_Your assignment_: Only some lines are wanted. Transcribe, exactly, the lines below from the line with "worst max path" up to and including the line with "floorplan,11040,out_valid,2,out_data[0]".

BEGIN Data shown

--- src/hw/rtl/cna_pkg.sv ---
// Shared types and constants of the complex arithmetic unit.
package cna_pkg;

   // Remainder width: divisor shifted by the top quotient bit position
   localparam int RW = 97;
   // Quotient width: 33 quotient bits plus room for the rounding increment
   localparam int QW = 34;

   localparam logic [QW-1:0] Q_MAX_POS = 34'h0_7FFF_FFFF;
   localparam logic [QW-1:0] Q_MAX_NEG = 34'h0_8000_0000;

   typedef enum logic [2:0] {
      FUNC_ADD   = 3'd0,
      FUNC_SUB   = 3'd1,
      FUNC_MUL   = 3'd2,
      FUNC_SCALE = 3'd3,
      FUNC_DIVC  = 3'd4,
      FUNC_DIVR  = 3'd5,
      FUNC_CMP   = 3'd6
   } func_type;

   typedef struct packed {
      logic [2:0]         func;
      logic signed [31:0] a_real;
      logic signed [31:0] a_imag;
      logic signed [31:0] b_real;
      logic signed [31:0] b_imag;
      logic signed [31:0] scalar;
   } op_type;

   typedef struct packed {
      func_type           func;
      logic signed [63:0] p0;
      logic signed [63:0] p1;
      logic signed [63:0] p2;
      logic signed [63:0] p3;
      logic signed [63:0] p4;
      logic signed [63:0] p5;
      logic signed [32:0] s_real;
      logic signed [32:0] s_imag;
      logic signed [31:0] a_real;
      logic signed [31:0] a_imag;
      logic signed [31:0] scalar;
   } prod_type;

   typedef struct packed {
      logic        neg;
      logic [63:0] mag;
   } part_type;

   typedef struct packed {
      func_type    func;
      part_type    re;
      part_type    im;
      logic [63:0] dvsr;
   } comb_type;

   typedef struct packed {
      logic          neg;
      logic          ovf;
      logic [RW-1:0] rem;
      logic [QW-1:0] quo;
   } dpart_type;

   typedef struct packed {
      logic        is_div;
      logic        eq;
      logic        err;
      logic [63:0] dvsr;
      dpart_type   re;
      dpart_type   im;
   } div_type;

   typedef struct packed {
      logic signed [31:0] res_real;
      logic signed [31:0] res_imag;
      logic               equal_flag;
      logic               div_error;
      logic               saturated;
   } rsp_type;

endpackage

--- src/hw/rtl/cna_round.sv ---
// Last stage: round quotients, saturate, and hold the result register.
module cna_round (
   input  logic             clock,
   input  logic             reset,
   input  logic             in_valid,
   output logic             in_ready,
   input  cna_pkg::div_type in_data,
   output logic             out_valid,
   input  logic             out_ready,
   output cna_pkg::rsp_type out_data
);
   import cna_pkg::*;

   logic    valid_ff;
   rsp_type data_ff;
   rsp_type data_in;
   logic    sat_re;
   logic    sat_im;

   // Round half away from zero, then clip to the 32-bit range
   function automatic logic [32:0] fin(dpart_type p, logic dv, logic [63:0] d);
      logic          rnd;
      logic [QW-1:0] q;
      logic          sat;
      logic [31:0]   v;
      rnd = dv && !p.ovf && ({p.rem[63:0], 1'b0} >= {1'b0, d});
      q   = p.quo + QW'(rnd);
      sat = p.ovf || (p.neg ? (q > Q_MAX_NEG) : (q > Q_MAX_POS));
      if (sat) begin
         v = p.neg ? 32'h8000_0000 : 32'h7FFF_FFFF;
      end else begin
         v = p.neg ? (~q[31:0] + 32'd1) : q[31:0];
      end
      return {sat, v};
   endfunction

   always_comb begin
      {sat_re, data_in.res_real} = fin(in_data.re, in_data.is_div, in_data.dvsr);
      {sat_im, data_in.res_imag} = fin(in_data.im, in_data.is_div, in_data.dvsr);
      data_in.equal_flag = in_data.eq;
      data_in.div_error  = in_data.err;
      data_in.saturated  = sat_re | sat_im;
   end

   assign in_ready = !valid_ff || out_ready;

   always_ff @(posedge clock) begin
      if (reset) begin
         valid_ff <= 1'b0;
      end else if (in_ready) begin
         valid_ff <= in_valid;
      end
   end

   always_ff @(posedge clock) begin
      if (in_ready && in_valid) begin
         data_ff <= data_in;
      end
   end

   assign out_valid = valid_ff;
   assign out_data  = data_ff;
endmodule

END Data shown
BEGIN Data shown

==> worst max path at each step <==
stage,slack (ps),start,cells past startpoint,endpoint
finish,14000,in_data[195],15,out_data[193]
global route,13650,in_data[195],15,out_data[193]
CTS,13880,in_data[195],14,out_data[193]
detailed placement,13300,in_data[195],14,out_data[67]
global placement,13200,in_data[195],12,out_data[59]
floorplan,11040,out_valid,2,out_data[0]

END Data shown
BEGIN Data shown

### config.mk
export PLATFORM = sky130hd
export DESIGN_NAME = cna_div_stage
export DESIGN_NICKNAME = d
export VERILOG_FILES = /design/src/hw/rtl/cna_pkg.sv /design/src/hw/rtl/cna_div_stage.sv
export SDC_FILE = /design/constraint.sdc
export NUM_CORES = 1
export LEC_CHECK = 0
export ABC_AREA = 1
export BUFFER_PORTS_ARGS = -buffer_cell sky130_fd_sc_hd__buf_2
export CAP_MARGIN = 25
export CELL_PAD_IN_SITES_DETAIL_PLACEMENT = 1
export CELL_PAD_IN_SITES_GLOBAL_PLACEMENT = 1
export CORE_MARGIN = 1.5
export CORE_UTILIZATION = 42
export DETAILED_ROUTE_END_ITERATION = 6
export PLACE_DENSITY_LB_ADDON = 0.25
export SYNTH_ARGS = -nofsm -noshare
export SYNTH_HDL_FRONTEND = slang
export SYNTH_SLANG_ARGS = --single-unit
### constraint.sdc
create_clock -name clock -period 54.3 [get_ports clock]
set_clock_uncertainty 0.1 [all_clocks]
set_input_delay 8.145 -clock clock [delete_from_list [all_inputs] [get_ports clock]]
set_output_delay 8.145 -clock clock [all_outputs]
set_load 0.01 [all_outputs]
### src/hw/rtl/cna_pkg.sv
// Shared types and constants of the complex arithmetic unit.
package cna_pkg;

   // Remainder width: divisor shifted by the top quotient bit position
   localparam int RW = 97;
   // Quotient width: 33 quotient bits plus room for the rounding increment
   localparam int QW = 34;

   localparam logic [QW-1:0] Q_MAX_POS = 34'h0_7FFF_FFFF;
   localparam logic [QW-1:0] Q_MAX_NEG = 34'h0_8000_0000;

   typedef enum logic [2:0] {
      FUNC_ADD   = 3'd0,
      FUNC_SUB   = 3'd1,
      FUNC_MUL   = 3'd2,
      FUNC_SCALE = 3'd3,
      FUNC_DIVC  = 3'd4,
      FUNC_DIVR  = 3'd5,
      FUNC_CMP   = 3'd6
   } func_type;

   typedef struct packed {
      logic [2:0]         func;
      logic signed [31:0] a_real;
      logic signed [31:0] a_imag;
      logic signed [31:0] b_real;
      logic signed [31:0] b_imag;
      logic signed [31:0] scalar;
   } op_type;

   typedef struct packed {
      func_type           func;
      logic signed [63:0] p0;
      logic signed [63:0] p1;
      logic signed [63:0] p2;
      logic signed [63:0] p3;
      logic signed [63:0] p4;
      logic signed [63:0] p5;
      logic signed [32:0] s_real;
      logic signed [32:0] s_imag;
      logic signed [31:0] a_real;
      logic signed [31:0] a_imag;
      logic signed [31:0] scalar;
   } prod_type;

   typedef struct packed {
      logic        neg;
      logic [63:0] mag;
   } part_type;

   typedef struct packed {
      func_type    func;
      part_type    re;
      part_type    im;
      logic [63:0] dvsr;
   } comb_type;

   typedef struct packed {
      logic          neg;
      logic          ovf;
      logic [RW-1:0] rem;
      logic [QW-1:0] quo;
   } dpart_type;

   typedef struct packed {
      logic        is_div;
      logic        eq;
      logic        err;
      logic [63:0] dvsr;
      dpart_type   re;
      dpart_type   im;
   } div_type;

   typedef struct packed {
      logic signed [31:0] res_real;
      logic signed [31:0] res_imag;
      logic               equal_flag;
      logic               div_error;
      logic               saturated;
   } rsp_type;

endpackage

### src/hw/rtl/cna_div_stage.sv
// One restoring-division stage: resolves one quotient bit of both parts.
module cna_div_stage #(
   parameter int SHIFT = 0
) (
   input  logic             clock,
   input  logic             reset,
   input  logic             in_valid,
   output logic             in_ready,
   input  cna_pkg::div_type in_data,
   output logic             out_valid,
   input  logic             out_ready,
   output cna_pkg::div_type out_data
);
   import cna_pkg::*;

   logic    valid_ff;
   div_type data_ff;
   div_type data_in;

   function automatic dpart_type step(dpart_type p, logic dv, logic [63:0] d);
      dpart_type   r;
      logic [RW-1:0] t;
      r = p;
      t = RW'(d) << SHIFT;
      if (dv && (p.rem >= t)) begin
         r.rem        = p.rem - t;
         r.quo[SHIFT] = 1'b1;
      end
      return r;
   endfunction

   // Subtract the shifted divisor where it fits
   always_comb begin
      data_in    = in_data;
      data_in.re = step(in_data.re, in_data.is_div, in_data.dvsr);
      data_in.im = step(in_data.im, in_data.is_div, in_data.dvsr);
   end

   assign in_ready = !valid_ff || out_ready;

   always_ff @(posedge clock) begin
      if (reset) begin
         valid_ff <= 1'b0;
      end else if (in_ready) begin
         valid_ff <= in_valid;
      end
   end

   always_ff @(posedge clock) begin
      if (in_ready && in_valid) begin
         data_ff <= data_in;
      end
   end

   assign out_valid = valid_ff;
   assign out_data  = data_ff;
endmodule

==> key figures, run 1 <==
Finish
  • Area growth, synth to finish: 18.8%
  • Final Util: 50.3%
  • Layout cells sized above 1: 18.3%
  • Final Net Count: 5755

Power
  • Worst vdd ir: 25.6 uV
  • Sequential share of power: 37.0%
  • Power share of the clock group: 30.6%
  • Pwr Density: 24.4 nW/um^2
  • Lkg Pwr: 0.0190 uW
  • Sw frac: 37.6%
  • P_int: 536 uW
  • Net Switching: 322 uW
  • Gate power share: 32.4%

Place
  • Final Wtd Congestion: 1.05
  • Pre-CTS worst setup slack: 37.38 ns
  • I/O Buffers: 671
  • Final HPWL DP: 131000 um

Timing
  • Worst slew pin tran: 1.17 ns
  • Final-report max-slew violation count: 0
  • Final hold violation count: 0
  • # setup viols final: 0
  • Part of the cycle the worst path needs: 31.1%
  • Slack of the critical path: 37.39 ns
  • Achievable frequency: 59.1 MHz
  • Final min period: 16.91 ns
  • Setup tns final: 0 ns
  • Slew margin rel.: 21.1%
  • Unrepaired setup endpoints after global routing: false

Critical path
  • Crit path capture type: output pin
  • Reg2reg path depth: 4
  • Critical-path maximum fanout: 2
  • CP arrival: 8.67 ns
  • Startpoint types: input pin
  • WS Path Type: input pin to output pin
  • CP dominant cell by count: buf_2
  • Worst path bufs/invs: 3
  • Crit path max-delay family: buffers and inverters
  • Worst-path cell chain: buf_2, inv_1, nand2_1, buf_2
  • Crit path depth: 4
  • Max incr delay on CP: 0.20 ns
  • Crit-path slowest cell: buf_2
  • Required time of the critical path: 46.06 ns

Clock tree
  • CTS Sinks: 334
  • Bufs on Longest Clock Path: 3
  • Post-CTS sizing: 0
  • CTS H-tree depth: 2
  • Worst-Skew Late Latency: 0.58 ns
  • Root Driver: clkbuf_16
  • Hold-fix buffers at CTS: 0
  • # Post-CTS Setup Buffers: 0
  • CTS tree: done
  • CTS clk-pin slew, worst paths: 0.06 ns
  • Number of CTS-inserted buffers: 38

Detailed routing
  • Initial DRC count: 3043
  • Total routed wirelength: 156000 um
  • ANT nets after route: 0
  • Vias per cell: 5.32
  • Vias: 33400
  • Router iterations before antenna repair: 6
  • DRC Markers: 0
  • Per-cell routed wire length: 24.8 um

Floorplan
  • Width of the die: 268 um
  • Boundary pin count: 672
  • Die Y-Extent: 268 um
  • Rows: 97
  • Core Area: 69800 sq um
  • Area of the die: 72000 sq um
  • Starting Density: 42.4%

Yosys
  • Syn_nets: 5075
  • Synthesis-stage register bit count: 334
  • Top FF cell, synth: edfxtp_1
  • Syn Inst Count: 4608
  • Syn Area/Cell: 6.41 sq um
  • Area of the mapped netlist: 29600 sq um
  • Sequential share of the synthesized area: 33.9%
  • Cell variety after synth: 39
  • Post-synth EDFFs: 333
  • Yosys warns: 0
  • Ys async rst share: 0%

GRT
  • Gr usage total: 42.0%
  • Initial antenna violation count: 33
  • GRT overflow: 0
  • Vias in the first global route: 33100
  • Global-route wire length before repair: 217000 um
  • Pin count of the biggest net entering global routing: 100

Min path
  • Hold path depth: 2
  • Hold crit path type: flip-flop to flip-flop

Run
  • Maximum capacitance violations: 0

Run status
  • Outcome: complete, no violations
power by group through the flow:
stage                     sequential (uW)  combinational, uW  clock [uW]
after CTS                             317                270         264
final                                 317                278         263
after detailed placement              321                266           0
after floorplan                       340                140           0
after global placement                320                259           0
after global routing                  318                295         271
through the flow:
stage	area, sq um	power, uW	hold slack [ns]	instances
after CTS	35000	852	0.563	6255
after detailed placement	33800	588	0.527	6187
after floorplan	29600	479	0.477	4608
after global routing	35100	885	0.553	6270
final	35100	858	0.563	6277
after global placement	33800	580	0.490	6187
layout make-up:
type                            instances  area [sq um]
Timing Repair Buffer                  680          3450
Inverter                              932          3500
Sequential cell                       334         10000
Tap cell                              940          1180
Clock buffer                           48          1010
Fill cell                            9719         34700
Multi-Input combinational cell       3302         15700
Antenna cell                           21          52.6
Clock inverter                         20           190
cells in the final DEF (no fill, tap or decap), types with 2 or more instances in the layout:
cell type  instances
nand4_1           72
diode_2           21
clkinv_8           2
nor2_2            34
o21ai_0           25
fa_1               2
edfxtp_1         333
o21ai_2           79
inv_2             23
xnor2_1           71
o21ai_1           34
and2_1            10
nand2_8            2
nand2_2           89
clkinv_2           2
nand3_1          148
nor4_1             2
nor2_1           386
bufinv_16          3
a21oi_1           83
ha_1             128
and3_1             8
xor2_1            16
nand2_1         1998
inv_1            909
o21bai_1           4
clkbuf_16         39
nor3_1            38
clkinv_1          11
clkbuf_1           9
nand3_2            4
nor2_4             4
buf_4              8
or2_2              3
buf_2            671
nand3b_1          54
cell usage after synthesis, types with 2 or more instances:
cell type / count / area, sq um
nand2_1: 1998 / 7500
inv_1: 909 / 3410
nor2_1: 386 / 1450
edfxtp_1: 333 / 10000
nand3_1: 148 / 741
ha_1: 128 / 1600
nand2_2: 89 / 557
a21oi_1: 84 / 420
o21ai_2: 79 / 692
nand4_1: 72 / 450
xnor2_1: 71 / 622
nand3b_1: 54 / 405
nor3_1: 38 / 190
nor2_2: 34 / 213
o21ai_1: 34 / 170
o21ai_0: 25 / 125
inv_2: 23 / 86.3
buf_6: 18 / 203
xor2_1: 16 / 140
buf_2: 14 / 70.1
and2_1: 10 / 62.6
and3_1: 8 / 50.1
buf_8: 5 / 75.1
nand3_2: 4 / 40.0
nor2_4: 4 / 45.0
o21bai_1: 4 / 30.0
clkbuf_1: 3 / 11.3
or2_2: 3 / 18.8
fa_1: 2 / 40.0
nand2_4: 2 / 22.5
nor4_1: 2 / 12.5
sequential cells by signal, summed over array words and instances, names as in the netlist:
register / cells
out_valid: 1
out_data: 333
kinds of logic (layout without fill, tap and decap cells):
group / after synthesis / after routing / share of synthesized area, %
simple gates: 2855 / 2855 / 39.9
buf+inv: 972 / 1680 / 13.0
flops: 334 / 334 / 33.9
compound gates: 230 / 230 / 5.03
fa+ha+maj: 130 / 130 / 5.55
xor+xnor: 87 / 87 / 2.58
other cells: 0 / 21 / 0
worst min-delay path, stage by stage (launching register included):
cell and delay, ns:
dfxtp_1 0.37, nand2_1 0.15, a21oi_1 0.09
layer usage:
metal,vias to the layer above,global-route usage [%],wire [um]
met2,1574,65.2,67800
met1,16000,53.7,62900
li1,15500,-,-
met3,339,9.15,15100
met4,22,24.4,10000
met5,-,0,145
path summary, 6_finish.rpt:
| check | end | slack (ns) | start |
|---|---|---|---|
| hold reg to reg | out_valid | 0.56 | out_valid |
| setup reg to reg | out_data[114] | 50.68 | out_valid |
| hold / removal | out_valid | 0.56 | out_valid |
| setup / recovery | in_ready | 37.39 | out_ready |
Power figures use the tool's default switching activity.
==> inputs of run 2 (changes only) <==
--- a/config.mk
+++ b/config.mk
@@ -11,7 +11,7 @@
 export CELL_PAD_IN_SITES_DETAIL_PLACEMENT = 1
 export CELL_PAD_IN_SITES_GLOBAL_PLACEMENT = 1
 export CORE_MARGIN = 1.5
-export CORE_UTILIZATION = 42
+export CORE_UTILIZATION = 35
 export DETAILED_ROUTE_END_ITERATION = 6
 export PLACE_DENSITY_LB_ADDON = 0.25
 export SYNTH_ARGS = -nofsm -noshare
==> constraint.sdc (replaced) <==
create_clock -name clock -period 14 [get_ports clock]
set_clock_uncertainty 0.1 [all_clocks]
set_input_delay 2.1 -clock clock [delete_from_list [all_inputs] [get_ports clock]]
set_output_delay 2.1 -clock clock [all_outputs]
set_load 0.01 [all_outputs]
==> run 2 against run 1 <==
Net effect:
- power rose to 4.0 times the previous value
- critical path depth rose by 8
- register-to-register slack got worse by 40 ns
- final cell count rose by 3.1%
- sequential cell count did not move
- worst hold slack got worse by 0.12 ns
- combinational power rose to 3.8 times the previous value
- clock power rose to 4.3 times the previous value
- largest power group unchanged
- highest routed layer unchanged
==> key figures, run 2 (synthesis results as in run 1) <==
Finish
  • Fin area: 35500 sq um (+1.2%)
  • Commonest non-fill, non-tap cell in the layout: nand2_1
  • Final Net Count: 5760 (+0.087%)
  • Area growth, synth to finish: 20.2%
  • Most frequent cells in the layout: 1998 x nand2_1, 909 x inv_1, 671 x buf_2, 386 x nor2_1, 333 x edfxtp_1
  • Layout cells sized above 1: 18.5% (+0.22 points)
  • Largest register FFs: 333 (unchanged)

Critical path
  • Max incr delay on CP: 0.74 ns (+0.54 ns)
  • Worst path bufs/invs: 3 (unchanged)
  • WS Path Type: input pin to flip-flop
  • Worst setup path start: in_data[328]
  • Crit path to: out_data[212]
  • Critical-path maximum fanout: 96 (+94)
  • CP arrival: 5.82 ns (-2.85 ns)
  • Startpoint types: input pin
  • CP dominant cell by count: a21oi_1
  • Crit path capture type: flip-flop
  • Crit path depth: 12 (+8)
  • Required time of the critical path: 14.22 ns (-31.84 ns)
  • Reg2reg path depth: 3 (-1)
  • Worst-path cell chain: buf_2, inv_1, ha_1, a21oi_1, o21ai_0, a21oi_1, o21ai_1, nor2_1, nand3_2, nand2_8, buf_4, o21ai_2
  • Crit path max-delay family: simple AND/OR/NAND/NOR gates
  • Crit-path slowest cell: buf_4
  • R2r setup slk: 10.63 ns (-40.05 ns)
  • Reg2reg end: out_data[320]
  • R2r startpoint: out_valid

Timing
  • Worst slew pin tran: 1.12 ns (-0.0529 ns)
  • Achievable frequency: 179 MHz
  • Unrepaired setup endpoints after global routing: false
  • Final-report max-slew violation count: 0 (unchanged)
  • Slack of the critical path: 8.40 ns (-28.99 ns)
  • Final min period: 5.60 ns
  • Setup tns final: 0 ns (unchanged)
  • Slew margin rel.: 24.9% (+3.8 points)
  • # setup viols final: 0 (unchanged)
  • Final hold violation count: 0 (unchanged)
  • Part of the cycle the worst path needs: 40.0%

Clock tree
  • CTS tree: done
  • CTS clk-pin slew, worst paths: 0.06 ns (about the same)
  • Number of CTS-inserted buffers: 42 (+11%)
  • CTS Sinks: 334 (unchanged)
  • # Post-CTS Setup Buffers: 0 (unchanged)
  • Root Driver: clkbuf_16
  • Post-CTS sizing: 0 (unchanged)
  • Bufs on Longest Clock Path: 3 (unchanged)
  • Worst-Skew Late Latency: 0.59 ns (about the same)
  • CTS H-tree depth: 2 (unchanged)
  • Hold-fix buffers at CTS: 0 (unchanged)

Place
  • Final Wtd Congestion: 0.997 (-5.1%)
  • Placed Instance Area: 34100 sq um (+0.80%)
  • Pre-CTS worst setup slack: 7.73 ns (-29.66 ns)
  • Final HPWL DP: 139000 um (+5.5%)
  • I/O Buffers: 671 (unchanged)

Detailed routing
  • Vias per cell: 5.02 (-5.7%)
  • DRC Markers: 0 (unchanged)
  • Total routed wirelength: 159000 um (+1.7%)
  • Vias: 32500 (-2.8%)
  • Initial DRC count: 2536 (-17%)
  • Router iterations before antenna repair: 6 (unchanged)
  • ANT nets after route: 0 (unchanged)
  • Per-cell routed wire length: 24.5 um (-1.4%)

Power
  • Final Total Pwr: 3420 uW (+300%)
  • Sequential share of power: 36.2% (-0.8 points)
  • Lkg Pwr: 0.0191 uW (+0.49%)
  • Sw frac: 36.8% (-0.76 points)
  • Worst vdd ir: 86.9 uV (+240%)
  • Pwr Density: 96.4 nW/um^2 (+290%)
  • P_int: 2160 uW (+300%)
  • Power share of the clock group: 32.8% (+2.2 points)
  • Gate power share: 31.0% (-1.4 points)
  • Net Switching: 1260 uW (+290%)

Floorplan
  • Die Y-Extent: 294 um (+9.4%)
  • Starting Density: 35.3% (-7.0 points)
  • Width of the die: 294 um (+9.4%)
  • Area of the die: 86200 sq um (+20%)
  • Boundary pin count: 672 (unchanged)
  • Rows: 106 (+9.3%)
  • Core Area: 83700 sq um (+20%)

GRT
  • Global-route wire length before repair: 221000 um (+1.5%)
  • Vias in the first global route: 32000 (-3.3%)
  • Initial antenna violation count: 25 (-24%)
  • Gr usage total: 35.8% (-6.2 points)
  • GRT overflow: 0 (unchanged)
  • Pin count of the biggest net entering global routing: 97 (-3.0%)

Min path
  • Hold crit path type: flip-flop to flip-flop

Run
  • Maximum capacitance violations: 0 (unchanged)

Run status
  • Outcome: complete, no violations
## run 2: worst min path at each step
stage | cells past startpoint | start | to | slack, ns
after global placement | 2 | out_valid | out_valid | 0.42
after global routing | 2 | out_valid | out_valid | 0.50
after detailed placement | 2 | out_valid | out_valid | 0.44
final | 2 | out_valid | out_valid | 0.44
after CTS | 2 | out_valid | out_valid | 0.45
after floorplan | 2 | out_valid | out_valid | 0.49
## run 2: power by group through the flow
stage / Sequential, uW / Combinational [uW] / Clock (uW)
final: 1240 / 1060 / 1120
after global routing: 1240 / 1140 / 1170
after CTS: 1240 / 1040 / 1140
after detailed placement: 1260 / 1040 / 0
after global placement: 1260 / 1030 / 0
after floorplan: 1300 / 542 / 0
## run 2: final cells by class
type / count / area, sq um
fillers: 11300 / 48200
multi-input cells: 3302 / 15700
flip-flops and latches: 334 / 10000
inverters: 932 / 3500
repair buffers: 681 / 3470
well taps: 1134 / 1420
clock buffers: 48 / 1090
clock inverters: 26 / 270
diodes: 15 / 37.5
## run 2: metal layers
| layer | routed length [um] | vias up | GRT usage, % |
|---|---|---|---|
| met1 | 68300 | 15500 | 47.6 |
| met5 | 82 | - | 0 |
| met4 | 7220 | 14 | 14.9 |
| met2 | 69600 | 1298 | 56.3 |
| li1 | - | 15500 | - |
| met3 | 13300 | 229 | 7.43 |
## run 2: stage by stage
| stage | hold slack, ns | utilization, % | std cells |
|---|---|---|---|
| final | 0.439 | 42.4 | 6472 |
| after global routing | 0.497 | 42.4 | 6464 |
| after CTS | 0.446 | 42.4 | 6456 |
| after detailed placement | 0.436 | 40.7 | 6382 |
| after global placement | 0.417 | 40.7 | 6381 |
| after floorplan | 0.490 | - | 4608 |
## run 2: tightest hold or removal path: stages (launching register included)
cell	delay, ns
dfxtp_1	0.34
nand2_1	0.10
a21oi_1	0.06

END Data shown

_Answer section_:
==> worst max path at each step <==
stage,slack (ps),start,cells past startpoint,endpoint
finish,14000,in_data[195],15,out_data[193]
global route,13650,in_data[195],15,out_data[193]
CTS,13880,in_data[195],14,out_data[193]
detailed placement,13300,in_data[195],14,out_data[67]
global placement,13200,in_data[195],12,out_data[59]
floorplan,11040,out_valid,2,out_data[0]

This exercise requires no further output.